Hobbitowi wydało się, że zrozumiał ukryty sens opowieści czarodzieja.
— Co teraz poczniemy — krzyknął — jeżeli on sprowadzi wargów i gobliny?! Wszystkich nas tu zaskoczą i pozabijają! A przecież mówiłeś, że on nie żyje z tamtymi w przyjaźni!
— Mówiłem. Nie bądź głupi, Bilbo. Idź lepiej do łóżka, bo widzę, że ci już rozum usnął w głowie.

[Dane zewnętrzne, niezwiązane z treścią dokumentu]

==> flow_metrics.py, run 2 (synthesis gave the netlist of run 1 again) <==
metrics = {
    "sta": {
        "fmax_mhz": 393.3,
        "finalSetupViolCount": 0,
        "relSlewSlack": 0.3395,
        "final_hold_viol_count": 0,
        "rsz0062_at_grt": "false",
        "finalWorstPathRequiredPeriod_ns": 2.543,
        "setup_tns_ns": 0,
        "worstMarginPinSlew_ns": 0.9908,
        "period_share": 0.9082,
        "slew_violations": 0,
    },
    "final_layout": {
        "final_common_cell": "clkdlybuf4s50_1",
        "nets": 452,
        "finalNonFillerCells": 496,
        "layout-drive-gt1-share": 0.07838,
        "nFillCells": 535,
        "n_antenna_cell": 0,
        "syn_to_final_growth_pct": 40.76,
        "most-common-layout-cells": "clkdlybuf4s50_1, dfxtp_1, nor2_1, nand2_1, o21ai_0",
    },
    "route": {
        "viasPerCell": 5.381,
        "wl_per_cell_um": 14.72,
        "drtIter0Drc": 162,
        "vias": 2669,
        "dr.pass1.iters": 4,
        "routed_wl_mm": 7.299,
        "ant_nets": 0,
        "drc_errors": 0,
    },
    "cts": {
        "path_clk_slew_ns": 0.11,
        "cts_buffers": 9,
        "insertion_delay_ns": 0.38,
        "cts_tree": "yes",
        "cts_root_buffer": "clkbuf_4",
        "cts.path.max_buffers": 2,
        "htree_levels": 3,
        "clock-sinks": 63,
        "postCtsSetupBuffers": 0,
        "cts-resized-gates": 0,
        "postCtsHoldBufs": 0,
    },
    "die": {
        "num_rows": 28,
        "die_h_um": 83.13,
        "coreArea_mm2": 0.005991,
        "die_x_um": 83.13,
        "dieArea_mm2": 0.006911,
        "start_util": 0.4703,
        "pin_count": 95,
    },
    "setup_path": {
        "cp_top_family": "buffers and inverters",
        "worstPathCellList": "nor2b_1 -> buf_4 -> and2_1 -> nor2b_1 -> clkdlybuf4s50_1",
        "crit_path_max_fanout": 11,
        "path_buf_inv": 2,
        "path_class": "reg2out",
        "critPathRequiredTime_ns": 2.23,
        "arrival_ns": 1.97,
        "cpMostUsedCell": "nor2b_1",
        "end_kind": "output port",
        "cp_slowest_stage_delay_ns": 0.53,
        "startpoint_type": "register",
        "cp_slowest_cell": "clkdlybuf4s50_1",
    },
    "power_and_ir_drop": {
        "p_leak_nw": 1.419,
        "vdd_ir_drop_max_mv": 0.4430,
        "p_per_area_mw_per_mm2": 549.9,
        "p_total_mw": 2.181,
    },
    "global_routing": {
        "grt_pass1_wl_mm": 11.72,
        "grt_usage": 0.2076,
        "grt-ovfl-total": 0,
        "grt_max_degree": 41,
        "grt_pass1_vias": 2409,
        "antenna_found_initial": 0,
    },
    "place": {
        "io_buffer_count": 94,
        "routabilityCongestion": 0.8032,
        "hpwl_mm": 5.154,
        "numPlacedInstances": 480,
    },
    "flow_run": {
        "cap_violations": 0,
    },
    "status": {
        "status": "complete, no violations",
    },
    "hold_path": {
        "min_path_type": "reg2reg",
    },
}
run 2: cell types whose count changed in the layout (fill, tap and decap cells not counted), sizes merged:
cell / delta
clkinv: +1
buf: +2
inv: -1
<file path="config.mk">
export PLATFORM = sky130hd
export DESIGN_NAME = cavity_drive_seq
export DESIGN_NICKNAME = d
export VERILOG_FILES = /design/src/rtl/cavity_drive_seq.sv
export SDC_FILE = /design/constraint.sdc
export NUM_CORES = 1
export LEC_CHECK = 0
export CORE_ASPECT_RATIO = 1.25
export CORE_MARGIN = 4
export CORE_UTILIZATION = 62
export DETAILED_ROUTE_END_ITERATION = 16
export HOLD_SLACK_MARGIN = 0.06
export PLACE_DENSITY = 0.84
export SYNTH_ARGS = -nofsm -noshare
export SYNTH_HDL_FRONTEND = slang
export SYNTH_SLANG_ARGS = --single-unit
</file>
<file path="constraint.sdc">
create_clock -name clk -period 9.1 [get_ports clk]
set_input_delay 1.82 -clock clk [delete_from_list [all_inputs] [get_ports clk]]
set_output_delay 1.82 -clock clk [all_outputs]
set_load 0.02 [all_outputs]
</file>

Hobbit, bardzo zgnębiony, uznał, że nic lepszego zrobić się nie da, i poszedł spać; krasnoludy jeszcze śpiewały swoje pieśni, gdy on już zasnął łamiąc sobie nawet przez sen głowę nad sekretami Beorna; śniło mu się, że setki czarnych niedźwiedzi tańczą przy księżycu powoli, ciężko, w kółko, w kółko po dziedzińcu. Ocknął się, kiedy reszta kompanii spała, i znów usłyszał jak poprzedniej nocy jakieś skrobanie, tupot, posapywania i pomruki za drzwiami.
Nazajutrz rankiem zbudził ich Beorn we własnej osobie.
— A więc jesteście wszyscy jeszcze tutaj — rzekł. Podniósł w górę hobbita i ze śmiechem dodał: — Jak widzę, nie zjadły cię wilki ani gobliny, ani złe niedźwiedzie. — Zgoła bez szacunku poklepał pana Bagginsa w okolicach kamizelki. — Brzuszek nam się z powrotem pięknie zaokrąglił na chlebie i miodzie. Chodź no do stołu, podjemy sobie znowu.